- Work task
Find every line of the data below that has "optimization" in it. Reply with the number only.

-- Opening Marker --

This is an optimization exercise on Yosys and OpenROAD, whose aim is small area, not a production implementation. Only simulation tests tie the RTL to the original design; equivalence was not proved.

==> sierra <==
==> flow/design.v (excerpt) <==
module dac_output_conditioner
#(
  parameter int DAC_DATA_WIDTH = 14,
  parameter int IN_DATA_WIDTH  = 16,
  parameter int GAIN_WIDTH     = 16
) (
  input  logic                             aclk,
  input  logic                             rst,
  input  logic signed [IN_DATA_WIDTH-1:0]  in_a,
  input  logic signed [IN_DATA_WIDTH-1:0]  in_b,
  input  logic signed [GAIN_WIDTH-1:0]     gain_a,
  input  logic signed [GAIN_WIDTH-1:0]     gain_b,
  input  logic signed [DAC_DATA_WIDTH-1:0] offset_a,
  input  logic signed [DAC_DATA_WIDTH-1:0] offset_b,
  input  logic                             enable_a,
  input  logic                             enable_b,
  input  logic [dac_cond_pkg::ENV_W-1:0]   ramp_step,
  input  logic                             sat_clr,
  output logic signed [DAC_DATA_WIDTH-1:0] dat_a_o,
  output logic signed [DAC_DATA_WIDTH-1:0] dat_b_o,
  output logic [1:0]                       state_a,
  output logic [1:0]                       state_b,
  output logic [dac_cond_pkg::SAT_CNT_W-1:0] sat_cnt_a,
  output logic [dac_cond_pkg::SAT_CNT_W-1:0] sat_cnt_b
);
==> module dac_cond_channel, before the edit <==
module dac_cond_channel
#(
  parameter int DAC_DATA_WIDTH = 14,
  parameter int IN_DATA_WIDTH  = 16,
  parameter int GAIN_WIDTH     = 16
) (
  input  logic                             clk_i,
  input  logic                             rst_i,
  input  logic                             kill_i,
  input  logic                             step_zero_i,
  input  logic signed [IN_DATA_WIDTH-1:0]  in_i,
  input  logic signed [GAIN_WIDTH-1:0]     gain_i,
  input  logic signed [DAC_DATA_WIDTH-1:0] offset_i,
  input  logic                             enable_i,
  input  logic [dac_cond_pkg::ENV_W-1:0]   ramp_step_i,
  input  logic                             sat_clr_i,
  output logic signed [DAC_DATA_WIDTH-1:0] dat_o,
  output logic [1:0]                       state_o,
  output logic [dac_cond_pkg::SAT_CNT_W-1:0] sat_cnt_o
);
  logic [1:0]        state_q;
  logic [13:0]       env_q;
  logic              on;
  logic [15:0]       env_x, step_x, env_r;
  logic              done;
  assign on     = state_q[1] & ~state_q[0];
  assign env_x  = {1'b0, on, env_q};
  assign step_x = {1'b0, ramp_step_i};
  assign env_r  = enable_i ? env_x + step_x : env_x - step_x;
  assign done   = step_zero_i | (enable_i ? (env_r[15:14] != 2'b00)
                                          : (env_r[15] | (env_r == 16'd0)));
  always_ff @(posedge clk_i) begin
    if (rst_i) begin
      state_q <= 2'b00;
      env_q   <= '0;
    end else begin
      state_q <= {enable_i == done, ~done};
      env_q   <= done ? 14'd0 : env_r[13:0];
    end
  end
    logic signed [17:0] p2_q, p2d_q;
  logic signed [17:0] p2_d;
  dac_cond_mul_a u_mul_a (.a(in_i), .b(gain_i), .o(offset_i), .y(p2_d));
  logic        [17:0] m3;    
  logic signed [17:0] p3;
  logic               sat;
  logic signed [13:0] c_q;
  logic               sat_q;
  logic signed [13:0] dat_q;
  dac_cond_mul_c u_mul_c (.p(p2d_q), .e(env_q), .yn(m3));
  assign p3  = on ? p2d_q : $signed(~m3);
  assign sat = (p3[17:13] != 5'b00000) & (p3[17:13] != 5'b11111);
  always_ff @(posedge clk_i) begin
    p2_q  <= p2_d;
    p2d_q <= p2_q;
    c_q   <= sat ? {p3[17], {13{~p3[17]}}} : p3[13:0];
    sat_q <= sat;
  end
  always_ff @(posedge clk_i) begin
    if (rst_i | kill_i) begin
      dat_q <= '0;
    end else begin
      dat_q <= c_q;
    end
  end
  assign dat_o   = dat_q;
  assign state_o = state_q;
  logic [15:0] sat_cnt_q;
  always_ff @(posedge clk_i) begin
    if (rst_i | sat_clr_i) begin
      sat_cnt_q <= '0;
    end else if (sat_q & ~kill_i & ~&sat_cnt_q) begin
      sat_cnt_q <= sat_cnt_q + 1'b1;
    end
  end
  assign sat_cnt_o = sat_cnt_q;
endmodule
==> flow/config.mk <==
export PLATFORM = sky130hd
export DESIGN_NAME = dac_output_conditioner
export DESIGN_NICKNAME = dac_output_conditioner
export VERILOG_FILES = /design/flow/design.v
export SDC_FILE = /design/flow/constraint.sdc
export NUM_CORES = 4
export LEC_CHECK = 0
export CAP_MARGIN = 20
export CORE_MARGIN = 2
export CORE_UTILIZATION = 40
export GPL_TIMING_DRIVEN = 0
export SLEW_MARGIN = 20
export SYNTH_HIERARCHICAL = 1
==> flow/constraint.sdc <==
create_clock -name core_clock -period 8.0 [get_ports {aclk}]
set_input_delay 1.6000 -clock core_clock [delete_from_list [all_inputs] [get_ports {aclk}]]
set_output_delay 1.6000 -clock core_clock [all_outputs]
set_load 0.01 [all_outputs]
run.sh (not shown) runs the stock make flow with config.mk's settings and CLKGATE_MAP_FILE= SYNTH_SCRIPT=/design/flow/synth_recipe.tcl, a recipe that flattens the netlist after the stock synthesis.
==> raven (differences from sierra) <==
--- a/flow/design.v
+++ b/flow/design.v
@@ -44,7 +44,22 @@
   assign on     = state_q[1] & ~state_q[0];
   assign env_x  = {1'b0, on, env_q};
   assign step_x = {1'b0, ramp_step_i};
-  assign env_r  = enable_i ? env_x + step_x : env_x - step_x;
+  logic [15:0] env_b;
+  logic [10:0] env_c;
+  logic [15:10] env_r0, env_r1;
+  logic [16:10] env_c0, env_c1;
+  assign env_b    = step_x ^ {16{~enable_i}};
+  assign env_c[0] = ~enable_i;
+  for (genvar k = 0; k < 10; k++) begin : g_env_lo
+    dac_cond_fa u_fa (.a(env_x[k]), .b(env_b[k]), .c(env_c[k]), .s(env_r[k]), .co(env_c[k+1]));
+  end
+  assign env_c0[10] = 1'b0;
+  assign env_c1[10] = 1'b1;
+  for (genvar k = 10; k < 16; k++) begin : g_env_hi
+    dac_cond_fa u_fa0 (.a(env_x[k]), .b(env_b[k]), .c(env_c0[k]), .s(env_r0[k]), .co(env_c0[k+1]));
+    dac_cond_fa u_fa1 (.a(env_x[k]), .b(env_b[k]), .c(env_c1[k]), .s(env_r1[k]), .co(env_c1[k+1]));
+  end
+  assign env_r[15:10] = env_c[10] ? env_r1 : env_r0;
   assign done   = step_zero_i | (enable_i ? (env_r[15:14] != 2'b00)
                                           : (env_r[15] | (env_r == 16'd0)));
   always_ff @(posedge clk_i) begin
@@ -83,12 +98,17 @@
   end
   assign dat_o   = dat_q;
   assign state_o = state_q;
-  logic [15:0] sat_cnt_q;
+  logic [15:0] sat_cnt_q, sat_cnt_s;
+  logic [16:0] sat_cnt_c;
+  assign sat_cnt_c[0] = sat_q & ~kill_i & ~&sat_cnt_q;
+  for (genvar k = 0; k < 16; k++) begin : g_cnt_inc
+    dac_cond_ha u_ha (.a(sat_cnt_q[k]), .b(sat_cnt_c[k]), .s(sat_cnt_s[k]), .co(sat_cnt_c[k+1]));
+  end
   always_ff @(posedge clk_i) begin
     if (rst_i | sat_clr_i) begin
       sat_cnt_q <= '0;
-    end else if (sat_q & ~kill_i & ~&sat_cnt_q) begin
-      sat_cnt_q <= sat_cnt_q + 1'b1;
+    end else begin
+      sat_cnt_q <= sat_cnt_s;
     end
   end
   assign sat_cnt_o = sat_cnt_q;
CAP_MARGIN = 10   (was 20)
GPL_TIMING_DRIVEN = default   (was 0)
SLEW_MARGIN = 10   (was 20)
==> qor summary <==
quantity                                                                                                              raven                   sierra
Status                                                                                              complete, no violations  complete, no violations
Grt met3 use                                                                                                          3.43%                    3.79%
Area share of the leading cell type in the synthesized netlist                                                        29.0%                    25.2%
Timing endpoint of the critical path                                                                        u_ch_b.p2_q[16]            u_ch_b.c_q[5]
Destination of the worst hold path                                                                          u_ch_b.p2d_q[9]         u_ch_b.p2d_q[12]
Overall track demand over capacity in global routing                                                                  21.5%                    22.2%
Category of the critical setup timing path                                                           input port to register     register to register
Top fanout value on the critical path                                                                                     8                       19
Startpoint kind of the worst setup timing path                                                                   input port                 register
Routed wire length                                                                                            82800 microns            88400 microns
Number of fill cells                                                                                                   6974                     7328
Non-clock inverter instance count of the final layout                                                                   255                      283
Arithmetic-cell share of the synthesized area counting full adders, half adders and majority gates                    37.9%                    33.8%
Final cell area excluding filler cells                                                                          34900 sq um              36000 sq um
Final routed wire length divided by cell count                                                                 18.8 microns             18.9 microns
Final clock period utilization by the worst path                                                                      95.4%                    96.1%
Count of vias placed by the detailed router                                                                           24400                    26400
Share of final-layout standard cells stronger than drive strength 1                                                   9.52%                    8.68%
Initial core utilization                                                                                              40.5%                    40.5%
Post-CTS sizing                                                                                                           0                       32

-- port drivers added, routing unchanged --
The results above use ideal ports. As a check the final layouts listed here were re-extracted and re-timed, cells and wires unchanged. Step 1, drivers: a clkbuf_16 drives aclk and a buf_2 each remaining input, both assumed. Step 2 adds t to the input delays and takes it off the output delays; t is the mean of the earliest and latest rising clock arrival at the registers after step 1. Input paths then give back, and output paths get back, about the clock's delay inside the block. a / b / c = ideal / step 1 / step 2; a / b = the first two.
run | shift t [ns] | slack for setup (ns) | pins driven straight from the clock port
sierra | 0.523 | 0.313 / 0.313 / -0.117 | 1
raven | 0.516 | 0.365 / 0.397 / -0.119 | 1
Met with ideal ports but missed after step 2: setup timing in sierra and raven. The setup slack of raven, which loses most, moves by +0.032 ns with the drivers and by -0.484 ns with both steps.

-- Closing Marker --
-- Opening Marker --

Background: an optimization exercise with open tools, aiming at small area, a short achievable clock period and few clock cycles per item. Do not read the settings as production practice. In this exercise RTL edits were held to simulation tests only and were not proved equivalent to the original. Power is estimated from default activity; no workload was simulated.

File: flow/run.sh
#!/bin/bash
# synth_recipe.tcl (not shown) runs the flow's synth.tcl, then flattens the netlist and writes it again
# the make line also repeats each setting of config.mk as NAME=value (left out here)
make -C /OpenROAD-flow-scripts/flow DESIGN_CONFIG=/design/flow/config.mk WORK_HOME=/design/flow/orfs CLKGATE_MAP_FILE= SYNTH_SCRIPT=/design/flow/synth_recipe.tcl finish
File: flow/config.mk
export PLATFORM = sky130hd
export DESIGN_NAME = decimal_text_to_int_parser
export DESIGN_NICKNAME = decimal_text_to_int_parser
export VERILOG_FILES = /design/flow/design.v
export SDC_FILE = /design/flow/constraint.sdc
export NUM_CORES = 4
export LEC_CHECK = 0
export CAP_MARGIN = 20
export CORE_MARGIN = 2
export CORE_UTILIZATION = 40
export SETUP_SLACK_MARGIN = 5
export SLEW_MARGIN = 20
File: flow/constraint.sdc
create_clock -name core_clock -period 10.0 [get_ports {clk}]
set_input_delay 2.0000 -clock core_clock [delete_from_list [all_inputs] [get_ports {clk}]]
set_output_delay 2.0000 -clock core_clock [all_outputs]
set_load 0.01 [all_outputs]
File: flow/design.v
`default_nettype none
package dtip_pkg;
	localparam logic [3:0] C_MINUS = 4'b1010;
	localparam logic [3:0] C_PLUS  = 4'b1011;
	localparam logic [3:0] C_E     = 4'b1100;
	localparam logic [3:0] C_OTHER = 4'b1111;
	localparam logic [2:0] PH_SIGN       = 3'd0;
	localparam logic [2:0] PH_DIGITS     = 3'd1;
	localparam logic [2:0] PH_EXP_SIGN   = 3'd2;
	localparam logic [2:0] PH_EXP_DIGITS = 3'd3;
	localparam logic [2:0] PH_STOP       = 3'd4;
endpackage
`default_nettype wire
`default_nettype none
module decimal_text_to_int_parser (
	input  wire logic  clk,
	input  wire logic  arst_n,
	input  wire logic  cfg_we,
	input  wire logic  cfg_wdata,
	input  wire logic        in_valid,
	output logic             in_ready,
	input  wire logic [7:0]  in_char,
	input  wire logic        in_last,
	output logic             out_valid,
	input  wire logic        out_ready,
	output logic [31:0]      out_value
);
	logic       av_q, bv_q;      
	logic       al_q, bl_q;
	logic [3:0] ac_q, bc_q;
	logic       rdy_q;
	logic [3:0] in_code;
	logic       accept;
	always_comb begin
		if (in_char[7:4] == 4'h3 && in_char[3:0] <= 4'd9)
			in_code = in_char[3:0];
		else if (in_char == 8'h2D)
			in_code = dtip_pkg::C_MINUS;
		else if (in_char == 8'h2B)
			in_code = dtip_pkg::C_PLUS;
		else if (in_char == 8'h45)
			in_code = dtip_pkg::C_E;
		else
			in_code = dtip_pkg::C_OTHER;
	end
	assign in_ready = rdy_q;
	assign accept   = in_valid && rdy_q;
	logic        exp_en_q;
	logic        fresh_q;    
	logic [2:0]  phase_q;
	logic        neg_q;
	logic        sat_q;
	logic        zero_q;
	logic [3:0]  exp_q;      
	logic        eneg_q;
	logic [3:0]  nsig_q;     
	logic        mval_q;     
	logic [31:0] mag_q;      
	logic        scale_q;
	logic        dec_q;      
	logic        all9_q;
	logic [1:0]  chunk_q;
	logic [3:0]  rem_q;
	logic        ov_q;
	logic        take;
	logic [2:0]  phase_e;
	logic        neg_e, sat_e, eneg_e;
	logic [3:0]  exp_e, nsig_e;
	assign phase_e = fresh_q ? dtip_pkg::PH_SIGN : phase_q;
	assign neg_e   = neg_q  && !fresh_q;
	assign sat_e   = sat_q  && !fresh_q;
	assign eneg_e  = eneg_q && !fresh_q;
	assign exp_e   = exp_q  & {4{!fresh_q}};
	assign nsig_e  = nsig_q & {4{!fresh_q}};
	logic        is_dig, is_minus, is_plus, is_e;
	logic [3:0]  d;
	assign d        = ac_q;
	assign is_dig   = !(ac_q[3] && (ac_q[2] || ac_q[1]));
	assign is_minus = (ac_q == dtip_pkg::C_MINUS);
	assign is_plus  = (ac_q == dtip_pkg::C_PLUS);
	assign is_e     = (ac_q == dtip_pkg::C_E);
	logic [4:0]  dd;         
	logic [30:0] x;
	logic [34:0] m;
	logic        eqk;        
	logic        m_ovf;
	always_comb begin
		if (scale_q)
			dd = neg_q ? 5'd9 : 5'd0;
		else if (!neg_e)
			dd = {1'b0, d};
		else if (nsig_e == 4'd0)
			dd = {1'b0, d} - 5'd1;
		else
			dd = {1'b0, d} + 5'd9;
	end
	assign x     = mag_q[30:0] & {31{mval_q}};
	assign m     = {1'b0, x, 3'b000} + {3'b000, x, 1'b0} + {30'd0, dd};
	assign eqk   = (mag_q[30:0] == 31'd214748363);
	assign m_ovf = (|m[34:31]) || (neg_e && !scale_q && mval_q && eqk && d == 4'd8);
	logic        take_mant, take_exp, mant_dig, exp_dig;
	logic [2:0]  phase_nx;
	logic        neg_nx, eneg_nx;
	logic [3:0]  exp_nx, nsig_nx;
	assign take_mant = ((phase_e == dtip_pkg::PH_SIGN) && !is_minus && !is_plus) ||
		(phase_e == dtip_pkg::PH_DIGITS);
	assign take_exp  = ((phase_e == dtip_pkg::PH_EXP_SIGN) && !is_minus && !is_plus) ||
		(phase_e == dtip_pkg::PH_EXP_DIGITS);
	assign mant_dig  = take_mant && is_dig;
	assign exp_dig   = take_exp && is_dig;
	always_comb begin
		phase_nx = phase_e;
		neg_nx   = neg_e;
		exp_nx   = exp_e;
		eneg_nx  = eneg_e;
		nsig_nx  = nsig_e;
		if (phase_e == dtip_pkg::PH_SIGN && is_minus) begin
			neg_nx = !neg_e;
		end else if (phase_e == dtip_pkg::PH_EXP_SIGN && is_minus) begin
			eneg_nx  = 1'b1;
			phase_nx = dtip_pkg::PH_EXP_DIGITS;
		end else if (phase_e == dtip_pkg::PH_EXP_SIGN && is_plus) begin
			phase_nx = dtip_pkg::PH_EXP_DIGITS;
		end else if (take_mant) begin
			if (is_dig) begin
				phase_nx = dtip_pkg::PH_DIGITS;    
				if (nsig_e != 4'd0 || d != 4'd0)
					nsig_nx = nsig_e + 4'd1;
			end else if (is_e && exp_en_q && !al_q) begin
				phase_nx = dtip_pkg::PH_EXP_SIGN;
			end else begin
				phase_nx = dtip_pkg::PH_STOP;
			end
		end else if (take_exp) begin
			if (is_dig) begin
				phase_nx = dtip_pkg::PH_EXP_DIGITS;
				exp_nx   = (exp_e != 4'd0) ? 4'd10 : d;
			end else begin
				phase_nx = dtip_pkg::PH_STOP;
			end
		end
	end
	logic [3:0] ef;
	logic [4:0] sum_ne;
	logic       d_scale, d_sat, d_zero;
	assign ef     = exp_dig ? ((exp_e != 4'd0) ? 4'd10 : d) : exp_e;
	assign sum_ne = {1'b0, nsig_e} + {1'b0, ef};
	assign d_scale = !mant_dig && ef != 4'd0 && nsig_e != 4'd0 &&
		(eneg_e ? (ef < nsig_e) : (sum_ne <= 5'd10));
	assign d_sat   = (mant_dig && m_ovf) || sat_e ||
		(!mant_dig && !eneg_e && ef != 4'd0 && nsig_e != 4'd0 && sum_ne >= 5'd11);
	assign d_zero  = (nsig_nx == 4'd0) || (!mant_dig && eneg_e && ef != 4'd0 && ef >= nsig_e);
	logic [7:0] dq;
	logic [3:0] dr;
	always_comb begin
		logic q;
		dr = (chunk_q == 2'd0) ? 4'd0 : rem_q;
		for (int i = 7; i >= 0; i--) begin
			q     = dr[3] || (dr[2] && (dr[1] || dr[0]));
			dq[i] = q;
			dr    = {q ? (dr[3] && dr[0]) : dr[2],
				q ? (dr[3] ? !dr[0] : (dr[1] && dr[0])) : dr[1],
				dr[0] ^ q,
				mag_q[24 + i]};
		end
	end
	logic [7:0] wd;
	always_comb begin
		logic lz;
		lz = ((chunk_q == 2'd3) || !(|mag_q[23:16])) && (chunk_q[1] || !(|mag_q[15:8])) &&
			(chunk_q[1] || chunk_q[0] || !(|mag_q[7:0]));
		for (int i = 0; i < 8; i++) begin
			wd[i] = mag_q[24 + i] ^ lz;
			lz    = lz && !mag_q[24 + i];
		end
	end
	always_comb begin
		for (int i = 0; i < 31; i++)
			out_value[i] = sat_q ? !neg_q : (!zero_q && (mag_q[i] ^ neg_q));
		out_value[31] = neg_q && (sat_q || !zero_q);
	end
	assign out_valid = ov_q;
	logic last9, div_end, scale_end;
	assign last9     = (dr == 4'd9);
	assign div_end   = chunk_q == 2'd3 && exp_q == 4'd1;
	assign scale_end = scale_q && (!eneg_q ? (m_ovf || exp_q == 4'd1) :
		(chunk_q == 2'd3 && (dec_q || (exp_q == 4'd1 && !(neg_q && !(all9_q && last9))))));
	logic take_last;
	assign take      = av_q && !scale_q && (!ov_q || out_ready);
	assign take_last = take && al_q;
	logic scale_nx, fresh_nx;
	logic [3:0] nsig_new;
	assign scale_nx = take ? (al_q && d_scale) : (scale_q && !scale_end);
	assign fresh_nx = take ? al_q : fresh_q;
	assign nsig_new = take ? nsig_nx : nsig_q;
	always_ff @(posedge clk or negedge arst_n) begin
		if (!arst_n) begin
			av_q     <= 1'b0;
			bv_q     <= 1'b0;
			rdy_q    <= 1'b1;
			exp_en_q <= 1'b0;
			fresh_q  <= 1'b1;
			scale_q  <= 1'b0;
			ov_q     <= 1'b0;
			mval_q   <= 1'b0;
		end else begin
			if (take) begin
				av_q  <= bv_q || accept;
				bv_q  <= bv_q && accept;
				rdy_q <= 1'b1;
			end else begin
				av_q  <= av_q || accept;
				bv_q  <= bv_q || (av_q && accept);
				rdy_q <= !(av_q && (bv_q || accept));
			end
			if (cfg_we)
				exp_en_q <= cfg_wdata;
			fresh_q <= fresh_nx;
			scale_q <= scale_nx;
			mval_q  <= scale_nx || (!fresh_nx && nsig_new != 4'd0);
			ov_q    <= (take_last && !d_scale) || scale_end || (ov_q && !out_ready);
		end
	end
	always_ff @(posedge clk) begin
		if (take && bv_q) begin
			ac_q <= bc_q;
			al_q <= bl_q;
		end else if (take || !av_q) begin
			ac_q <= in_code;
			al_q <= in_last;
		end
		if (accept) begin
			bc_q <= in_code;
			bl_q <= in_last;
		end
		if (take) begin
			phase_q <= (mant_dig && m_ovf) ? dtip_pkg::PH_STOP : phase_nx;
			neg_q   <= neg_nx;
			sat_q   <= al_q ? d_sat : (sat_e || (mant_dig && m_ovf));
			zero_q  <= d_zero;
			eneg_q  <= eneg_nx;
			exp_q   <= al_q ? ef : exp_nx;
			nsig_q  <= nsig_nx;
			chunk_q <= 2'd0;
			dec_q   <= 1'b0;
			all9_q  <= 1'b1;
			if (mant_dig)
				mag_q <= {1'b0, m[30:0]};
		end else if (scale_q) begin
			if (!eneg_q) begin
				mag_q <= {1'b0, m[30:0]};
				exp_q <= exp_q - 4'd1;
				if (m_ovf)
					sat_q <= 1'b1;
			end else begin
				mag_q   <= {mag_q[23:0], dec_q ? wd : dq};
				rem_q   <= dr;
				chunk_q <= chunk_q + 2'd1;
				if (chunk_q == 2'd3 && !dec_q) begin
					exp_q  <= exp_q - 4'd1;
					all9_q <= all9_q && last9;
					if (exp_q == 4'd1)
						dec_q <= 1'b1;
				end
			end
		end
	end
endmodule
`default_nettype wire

-- Closing Marker --

- Answer below
2